29:14 それに添える穀物のささげ物としては、油を混ぜた小麦粉を、雄牛十三頭については雄牛一頭につき十分の三エパ、雄羊二匹については雄羊一匹につき十分の二エパ、
29:15 子羊十四匹については子羊一匹につき十分の一エパとする。
29:16 さらに罪のきよめのささげ物として、雄やぎ一匹。これらは、常供の全焼のささげ物と、それに添える穀物のささげ物、および注ぎのささげ物とは別である。
29:17 二日目には、若い雄牛十二頭、雄羊二匹、傷のない一歳の雄の子羊十四匹、
29:18 および、それらの雄牛、雄羊、子羊のための、それぞれの数に応じて定められた穀物のささげ物と注ぎのささげ物。

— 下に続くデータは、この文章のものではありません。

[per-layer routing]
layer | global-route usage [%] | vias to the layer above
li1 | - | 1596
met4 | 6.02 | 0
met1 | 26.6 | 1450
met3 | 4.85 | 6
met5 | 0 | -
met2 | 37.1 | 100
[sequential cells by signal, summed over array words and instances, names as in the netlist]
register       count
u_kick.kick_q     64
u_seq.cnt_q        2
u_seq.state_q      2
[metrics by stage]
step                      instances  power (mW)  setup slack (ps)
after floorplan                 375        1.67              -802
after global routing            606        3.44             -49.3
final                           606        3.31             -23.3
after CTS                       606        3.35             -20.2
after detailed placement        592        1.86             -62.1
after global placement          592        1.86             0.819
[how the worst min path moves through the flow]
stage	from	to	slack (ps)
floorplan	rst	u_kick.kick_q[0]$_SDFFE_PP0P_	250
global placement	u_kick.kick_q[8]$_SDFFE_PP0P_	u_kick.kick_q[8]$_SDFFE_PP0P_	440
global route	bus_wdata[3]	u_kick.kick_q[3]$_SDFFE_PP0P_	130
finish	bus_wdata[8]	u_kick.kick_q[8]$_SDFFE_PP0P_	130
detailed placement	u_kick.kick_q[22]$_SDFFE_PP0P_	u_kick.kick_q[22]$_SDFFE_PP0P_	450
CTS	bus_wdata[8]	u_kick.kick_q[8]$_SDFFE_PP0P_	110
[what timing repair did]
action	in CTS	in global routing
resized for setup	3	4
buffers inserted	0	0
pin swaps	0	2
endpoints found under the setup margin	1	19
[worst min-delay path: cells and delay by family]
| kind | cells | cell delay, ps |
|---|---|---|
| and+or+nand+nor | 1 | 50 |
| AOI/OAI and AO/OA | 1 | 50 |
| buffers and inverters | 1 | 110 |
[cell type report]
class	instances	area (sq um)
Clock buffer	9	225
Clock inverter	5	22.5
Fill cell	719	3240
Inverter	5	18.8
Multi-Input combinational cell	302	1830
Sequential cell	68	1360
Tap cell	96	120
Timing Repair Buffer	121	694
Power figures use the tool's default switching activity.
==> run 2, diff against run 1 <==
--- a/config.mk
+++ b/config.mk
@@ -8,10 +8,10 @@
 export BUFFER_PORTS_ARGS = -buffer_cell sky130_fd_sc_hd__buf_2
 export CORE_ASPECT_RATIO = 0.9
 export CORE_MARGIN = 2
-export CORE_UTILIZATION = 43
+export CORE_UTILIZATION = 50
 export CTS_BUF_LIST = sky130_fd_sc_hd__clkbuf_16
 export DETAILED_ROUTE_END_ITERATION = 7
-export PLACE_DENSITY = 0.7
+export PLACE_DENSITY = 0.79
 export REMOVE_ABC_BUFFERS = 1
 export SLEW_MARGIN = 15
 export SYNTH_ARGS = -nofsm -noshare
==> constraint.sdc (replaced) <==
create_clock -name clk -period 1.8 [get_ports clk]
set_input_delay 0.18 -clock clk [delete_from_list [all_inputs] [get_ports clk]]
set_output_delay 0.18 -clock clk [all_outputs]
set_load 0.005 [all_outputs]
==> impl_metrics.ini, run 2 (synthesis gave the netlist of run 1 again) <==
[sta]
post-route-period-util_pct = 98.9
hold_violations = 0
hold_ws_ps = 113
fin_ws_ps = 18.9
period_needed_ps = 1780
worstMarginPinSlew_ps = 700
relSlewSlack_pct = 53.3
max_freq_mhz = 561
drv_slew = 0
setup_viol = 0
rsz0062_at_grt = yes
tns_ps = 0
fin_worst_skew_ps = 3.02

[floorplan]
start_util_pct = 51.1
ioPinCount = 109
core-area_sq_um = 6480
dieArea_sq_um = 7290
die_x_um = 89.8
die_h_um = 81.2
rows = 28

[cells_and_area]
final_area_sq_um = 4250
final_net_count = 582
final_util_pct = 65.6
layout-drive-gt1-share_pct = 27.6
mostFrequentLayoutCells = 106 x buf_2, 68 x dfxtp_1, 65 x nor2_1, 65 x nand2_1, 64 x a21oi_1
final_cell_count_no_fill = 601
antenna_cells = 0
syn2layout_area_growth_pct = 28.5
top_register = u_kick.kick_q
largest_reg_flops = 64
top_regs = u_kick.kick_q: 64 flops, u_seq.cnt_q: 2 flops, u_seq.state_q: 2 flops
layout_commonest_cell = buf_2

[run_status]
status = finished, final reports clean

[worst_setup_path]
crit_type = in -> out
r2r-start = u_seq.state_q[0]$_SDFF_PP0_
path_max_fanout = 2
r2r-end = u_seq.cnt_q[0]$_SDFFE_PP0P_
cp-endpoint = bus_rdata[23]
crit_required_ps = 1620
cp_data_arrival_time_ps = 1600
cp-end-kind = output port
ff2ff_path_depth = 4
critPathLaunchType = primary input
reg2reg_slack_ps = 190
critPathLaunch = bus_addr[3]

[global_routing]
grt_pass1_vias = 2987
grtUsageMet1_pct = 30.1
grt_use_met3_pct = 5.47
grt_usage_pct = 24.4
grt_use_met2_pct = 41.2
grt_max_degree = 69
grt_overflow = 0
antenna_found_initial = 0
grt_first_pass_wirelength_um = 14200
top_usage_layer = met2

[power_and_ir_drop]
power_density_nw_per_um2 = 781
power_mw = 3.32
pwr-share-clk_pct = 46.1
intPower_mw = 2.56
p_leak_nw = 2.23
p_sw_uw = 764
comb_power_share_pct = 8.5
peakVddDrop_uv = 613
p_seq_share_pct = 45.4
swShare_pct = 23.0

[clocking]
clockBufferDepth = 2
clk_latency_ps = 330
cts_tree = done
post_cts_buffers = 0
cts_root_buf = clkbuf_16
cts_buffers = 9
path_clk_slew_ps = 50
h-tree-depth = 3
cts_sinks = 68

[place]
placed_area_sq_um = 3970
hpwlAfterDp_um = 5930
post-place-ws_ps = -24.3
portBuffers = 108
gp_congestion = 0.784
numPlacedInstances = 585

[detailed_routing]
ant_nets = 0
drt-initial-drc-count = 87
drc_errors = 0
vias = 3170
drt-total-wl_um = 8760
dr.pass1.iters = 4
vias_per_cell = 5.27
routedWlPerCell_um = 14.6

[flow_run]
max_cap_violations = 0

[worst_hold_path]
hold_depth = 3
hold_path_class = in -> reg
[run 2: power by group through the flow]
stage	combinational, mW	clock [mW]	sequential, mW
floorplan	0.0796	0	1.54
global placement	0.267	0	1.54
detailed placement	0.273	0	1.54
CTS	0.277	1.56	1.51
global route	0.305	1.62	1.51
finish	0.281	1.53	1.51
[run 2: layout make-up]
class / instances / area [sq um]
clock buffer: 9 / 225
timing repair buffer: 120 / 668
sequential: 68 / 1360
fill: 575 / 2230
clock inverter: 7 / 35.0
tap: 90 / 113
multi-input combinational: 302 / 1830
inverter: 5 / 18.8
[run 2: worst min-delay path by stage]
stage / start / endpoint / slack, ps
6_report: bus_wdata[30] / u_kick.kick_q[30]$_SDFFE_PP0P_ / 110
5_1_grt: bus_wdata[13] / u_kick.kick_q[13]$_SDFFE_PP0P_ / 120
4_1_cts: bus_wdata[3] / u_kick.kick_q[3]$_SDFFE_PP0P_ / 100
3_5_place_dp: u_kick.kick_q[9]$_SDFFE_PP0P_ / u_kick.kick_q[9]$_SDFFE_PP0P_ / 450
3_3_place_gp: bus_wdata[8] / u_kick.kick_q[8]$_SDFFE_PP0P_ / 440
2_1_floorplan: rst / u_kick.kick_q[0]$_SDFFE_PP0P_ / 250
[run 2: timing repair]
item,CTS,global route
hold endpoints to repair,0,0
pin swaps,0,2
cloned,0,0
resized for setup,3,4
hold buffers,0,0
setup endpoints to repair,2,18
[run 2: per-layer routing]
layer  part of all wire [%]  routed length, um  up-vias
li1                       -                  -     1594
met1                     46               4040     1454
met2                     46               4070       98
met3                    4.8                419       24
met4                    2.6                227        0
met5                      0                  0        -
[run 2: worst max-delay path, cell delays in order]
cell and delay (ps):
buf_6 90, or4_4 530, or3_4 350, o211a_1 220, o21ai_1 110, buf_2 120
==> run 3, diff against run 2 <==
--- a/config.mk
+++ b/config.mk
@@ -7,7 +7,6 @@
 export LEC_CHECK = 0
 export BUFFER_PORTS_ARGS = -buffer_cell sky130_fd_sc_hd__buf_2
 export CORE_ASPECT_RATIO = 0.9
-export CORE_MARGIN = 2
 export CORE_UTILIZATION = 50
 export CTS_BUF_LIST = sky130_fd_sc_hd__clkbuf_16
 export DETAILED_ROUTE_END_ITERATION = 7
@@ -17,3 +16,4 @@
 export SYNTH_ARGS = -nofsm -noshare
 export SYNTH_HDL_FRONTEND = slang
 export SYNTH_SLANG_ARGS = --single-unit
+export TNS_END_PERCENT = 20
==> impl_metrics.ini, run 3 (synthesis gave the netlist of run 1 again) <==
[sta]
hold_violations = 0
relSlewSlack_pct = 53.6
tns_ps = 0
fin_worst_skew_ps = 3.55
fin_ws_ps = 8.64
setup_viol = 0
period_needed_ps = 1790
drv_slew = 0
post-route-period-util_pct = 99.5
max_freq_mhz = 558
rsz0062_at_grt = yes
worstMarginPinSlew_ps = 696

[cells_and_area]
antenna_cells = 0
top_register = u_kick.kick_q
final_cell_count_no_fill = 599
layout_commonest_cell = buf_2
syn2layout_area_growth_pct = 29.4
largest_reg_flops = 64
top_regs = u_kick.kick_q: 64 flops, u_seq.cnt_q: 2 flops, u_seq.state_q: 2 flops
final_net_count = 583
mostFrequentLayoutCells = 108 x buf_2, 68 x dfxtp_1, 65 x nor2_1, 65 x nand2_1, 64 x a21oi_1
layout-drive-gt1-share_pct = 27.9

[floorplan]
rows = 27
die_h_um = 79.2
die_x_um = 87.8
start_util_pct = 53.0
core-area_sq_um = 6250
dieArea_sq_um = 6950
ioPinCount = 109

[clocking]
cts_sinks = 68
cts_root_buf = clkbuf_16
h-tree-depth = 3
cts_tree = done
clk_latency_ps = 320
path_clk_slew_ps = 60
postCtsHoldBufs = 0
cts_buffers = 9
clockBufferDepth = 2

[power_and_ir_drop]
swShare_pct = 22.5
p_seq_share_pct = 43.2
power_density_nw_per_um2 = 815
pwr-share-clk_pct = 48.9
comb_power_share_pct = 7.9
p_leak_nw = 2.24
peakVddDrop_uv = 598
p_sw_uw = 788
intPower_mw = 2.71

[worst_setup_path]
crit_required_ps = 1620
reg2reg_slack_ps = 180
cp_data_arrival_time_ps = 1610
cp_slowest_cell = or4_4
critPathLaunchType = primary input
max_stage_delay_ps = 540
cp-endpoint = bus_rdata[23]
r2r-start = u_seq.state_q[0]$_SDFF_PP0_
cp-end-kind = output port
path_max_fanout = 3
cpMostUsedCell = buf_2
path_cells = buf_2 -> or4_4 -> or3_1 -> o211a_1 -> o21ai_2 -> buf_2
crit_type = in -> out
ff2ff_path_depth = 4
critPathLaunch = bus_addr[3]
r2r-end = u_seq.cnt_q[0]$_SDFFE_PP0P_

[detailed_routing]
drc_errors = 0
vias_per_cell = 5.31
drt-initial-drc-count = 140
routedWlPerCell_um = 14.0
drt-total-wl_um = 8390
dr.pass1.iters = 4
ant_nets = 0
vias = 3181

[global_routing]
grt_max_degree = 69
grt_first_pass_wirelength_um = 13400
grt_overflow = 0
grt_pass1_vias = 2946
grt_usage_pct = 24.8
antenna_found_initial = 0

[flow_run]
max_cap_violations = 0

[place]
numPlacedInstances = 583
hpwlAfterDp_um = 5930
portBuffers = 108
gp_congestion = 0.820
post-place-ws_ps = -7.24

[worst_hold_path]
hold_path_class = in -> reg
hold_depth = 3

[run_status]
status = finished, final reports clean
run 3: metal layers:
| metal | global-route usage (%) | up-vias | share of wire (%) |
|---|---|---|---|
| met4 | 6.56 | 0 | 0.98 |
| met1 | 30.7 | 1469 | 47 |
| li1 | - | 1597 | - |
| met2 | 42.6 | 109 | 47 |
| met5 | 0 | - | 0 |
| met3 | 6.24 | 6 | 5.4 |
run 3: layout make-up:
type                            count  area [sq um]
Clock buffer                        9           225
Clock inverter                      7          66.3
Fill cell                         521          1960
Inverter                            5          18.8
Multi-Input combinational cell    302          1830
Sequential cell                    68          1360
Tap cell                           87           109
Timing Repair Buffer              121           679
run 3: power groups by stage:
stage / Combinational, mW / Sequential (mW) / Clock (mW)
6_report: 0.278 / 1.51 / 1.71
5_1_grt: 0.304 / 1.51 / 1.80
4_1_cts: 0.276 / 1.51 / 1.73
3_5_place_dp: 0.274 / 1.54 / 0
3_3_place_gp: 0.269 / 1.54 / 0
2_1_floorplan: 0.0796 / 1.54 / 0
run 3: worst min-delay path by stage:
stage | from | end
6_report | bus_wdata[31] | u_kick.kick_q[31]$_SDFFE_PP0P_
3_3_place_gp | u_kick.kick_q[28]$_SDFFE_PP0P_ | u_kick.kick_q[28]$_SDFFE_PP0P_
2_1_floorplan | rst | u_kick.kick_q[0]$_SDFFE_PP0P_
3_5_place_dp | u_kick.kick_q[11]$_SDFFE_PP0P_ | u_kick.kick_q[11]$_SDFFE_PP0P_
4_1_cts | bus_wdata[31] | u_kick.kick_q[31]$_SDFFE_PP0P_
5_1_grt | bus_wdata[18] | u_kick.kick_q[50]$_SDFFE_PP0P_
--- config.mk ---
export PLATFORM = sky130hd
export DESIGN_NAME = rx_drain_ctrl
export DESIGN_NICKNAME = d
export VERILOG_FILES = /design/src/rtl/rxd_pkg.sv /design/src/rtl/rxd_stable_sampler.sv /design/src/rtl/rxd_burst_ctrl.sv /design/src/rtl/rxd_out_pipe.sv /design/src/rtl/rx_drain_ctrl.sv
export SDC_FILE = /design/constraint.sdc
export NUM_CORES = 1
export LEC_CHECK = 0
export BUFFER_PORTS_ARGS = -buffer_cell sky130_fd_sc_hd__buf_4
export CORE_ASPECT_RATIO = 1.4
export CORE_MARGIN = 2
export CORE_UTILIZATION = 45
export DETAILED_ROUTE_END_ITERATION = 7
export GPL_ROUTABILITY_DRIVEN = 0
export PLACE_DENSITY = 0.75
export SYNTH_ARGS = -nofsm -noshare
export SYNTH_HDL_FRONTEND = slang
export SYNTH_HIERARCHICAL = 1
export SYNTH_SLANG_ARGS = --single-unit
--- constraint.sdc ---
create_clock -name clk -period 6.1 [get_ports clk]
set_input_delay 0.915 -clock clk [delete_from_list [all_inputs] [get_ports clk]]
set_output_delay 0.915 -clock clk [all_outputs]
set_load 0.1 [all_outputs]
--- src/rtl/rxd_pkg.sv ---
// Package: shared types for the receive FIFO drain controller.
// Assumes nothing beyond the standard type system.
package rxd_pkg;
    typedef enum logic [1:0] {
        ST_IDLE   = 2'd0,
        ST_SAMPLE = 2'd1,
        ST_READ   = 2'd2
    } rxd_state_e;
endpackage

--- src/rtl/rxd_stable_sampler.sv ---
// Module: rxd_stable_sampler
// Samples the FIFO occupancy count every SAMPLE_DIV clocks while enabled
// and flags agreement when a sample equals the previous one.
// Assumes: the caller drops enable whenever it leaves the sampling phase,
// so every new phase needs two fresh samples.
module rxd_stable_sampler #(
    parameter int CNT_W      = 7,
    parameter int SAMPLE_DIV = 1
) (
    input  logic             clk,
    input  logic             rst_n,
    input  logic             enable,
    input  logic [CNT_W-1:0] count,
    output logic             agree,
    output logic [CNT_W-1:0] agreed_n
);
    localparam int DIV_W = (SAMPLE_DIV > 1) ? $clog2(SAMPLE_DIV) : 1;

    logic [DIV_W-1:0] div_cnt;
    logic [CNT_W-1:0] prev;
    logic             have_prev;
    logic             tick;

    generate
        if (SAMPLE_DIV > 1) begin : g_div
            // Divider: paces the samples while enabled.
            always_ff @(posedge clk) begin
                if (!rst_n || !enable) begin
                    div_cnt <= '0;
                end else if (div_cnt == DIV_W'(SAMPLE_DIV - 1)) begin
                    div_cnt <= '0;
                end else begin
                    div_cnt <= div_cnt + DIV_W'(1);
                end
            end
            assign tick = enable && (div_cnt == '0);
        end else begin : g_nodiv
            // No divider: sample on every enabled clock.
            always_ff @(posedge clk) begin
                div_cnt <= '0;
            end
            assign tick = enable;
        end
    endgenerate

    // Sample store: keeps the previous sample of the current phase.
    always_ff @(posedge clk) begin
        if (!rst_n || !enable) begin
            prev      <= '0;
            have_prev <= 1'b0;
        end else if (tick) begin
            prev      <= count;
            have_prev <= 1'b1;
        end
    end

    assign agree    = tick && have_prev && (count == prev);
    assign agreed_n = count;
endmodule

--- src/rtl/rxd_burst_ctrl.sv ---
// Module: rxd_burst_ctrl
// Sequencer: holds the bytes-remaining counter, decides each read burst
// from the agreed occupancy, and issues one read strobe per clock.
// Assumes: the agreed occupancy never counts more than the FIFO holds.
module rxd_burst_ctrl
    import rxd_pkg::*;
#(
    parameter int LEN_W = 8,
    parameter int CNT_W = 7
) (
    input  logic             clk,
    input  logic             rst_n,
    input  logic             start,
    input  logic [LEN_W-1:0] pkt_len,
    input  logic             agree,
    input  logic [CNT_W-1:0] agreed_n,
    output logic             sample_en,
    output logic             rd,
    output logic             end_tag
);
    localparam int CMP_W = (LEN_W > CNT_W) ? LEN_W : CNT_W;

    rxd_state_e       state;
    logic [LEN_W-1:0] rem;
    logic [CNT_W-1:0] burst;
    logic             last_burst;
    logic [CMP_W-1:0] n_ext;
    logic [CMP_W-1:0] rem_ext;
    logic             covers_rest;
    logic             worth_read;
    logic             final_strobe;

    assign n_ext        = CMP_W'(agreed_n);
    assign rem_ext      = CMP_W'(rem);
    assign covers_rest  = (n_ext >= rem_ext);
    assign worth_read   = (agreed_n > CNT_W'(1));
    assign sample_en    = (state == ST_SAMPLE);
    assign rd           = (state == ST_READ);
    assign final_strobe = rd && last_burst && (burst == CNT_W'(1));
    assign end_tag      = final_strobe ||
                          ((state == ST_IDLE) && start && (pkt_len == '0));

    // Control state, remaining counter and burst counter.
    always_ff @(posedge clk) begin
        if (!rst_n) begin
            state      <= ST_IDLE;
            rem        <= '0;
            burst      <= '0;
            last_burst <= 1'b0;
        end else begin
            case (state)
                ST_IDLE: begin
                    if (start && (pkt_len != '0)) begin
                        rem   <= pkt_len;
                        state <= ST_SAMPLE;
                    end
                end
                ST_SAMPLE: begin
                    if (agree) begin
                        if (covers_rest) begin
                            burst      <= CNT_W'(rem_ext);
                            last_burst <= 1'b1;
                            state      <= ST_READ;
                        end else if (worth_read) begin
                            burst      <= agreed_n - CNT_W'(1);
                            last_burst <= 1'b0;
                            state      <= ST_READ;
                        end
                    end
                end
                ST_READ: begin
                    rem   <= rem - LEN_W'(1);
                    burst <= burst - CNT_W'(1);
                    if (burst == CNT_W'(1)) begin
                        state <= last_burst ? ST_IDLE : ST_SAMPLE;
                    end
                end
                default: state <= ST_IDLE;
            endcase
        end
    end
endmodule

--- src/rtl/rxd_out_pipe.sv ---
// Module: rxd_out_pipe
// Output stage: turns read strobes into byte-valid pulses aligned with the
// FIFO data, and delays the end tag so done meets the last byte.
// Assumes: the FIFO presents read data one clock after the strobe.
module rxd_out_pipe #(
    parameter int DATA_W = 8
) (
    input  logic              clk,
    input  logic              rst_n,
    input  logic              rd,
    input  logic              end_tag,
    input  logic [DATA_W-1:0] fifo_rdata,
    output logic              out_valid,
    output logic [DATA_W-1:0] out_data,
    output logic              done
);
    logic rd_q;
    logic end_q;

    // Stage one: remembers which clocks carried a strobe or the end tag.
    always_ff @(posedge clk) begin
        if (!rst_n) begin
            rd_q  <= 1'b0;
            end_q <= 1'b0;
        end else begin
            rd_q  <= rd;
            end_q <= end_tag;
        end
    end

    // Stage two: captures the returned byte and raises valid and done.
    always_ff @(posedge clk) begin
        if (!rst_n) begin
            out_valid <= 1'b0;
            out_data  <= '0;
            done      <= 1'b0;
        end else begin
            out_valid <= rd_q;
            done      <= end_q;
            if (rd_q) begin
                out_data <= fifo_rdata;
            end
        end
    end
endmodule

--- src/rtl/rx_drain_ctrl.sv ---
// Module: rx_drain_ctrl (top)
// Drains one packet from a receive FIFO that is still being filled: it
// waits for a stable occupancy, reads all but one byte while the packet is
// incomplete, and reads the exact remainder once it is all present.
// Assumes: occupancy is sampled at least twice per byte arrival, and the
// FIFO returns read data one clock after a strobe.
module rx_drain_ctrl #(
    parameter int LEN_W      = 8,
    parameter int CNT_W      = 7,
    parameter int DATA_W     = 8,
    parameter int SAMPLE_DIV = 1
) (
    input  logic              clk,
    input  logic              rst_n,
    input  logic              start,
    input  logic [LEN_W-1:0]  pkt_len,
    input  logic [CNT_W-1:0]  fifo_count,
    input  logic [DATA_W-1:0] fifo_rdata,
    output logic              fifo_rd,
    output logic              out_valid,
    output logic [DATA_W-1:0] out_data,
    output logic              done
);
    logic             sample_en;
    logic             agree;
    logic [CNT_W-1:0] agreed_n;
    logic             end_tag;

    rxd_stable_sampler #(
        .CNT_W      (CNT_W),
        .SAMPLE_DIV (SAMPLE_DIV)
    ) u_sampler (
        .clk      (clk),
        .rst_n    (rst_n),
        .enable   (sample_en),
        .count    (fifo_count),
        .agree    (agree),
        .agreed_n (agreed_n)
    );

    rxd_burst_ctrl #(
        .LEN_W (LEN_W),
        .CNT_W (CNT_W)
    ) u_ctrl (
        .clk       (clk),
        .rst_n     (rst_n),
        .start     (start),
        .pkt_len   (pkt_len),
        .agree     (agree),
        .agreed_n  (agreed_n),
        .sample_en (sample_en),
        .rd        (fifo_rd),
        .end_tag   (end_tag)
    );

    rxd_out_pipe #(
        .DATA_W (DATA_W)
    ) u_out (
        .clk        (clk),
        .rst_n      (rst_n),
        .rd         (fifo_rd),
        .end_tag    (end_tag),
        .fifo_rdata (fifo_rdata),
        .out_valid  (out_valid),
        .out_data   (out_data),
        .done       (done)
    );
endmodule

29:19 さらに罪のきよめのささげ物として、雄やぎ一匹。これらは、常供の全焼のささげ物と、それに添える穀物のささげ物、および注ぎのささげ物とは別である。
29:20 三日目には、雄牛十一頭、雄羊二匹、傷のない一歳の雄の子羊十四匹、
29:21 および、それらの雄牛、雄羊、子羊のための、それぞれの数に応じて定められた穀物のささげ物と注ぎのささげ物。
29:22 さらに罪のきよめのささげ物として、雄やぎ一匹。これらは、常供の全焼のささげ物と、それに添える穀物のささげ物、および注ぎのささげ物とは別である。
29:23 四日目には、雄牛十頭、雄羊二匹、傷のない一歳の雄の子羊十四匹、
29:24 および、それらの雄牛、雄羊、子羊のための、それぞれの数に応じて定められた穀物のささげ物と注ぎのささげ物。
29:25 さらに罪のきよめのささげ物として、雄やぎ一匹。これらは、常供の全焼のささげ物と、それに添える穀物のささげ物、および注ぎのささげ物とは別である。
29:26 五日目には、雄牛九頭、雄羊二匹、傷のない一歳の雄の子羊十四匹、
29:27 および、それらの雄牛、雄羊、子羊のための、それぞれの数に応じて定められた穀物のささげ物と注ぎのささげ物。
29:28 さらに罪のきよめのささげ物として、雄やぎ一匹。これらは、常供の全焼のささげ物と、それに添える穀物のささげ物、および注ぎのささげ物とは別である。
29:29 六日目には、雄牛八頭、雄羊二匹、傷のない一歳の雄の子羊十四匹、
29:30 および、それらの雄牛、雄羊、子羊のための、それぞれの数に応じて定められた穀物のささげ物と注ぎのささげ物。
29:31 さらに罪のきよめのささげ物として、雄やぎ一匹。これらは、常供の全焼のささげ物と、それに添える穀物のささげ物、および注ぎのささげ物とは別である。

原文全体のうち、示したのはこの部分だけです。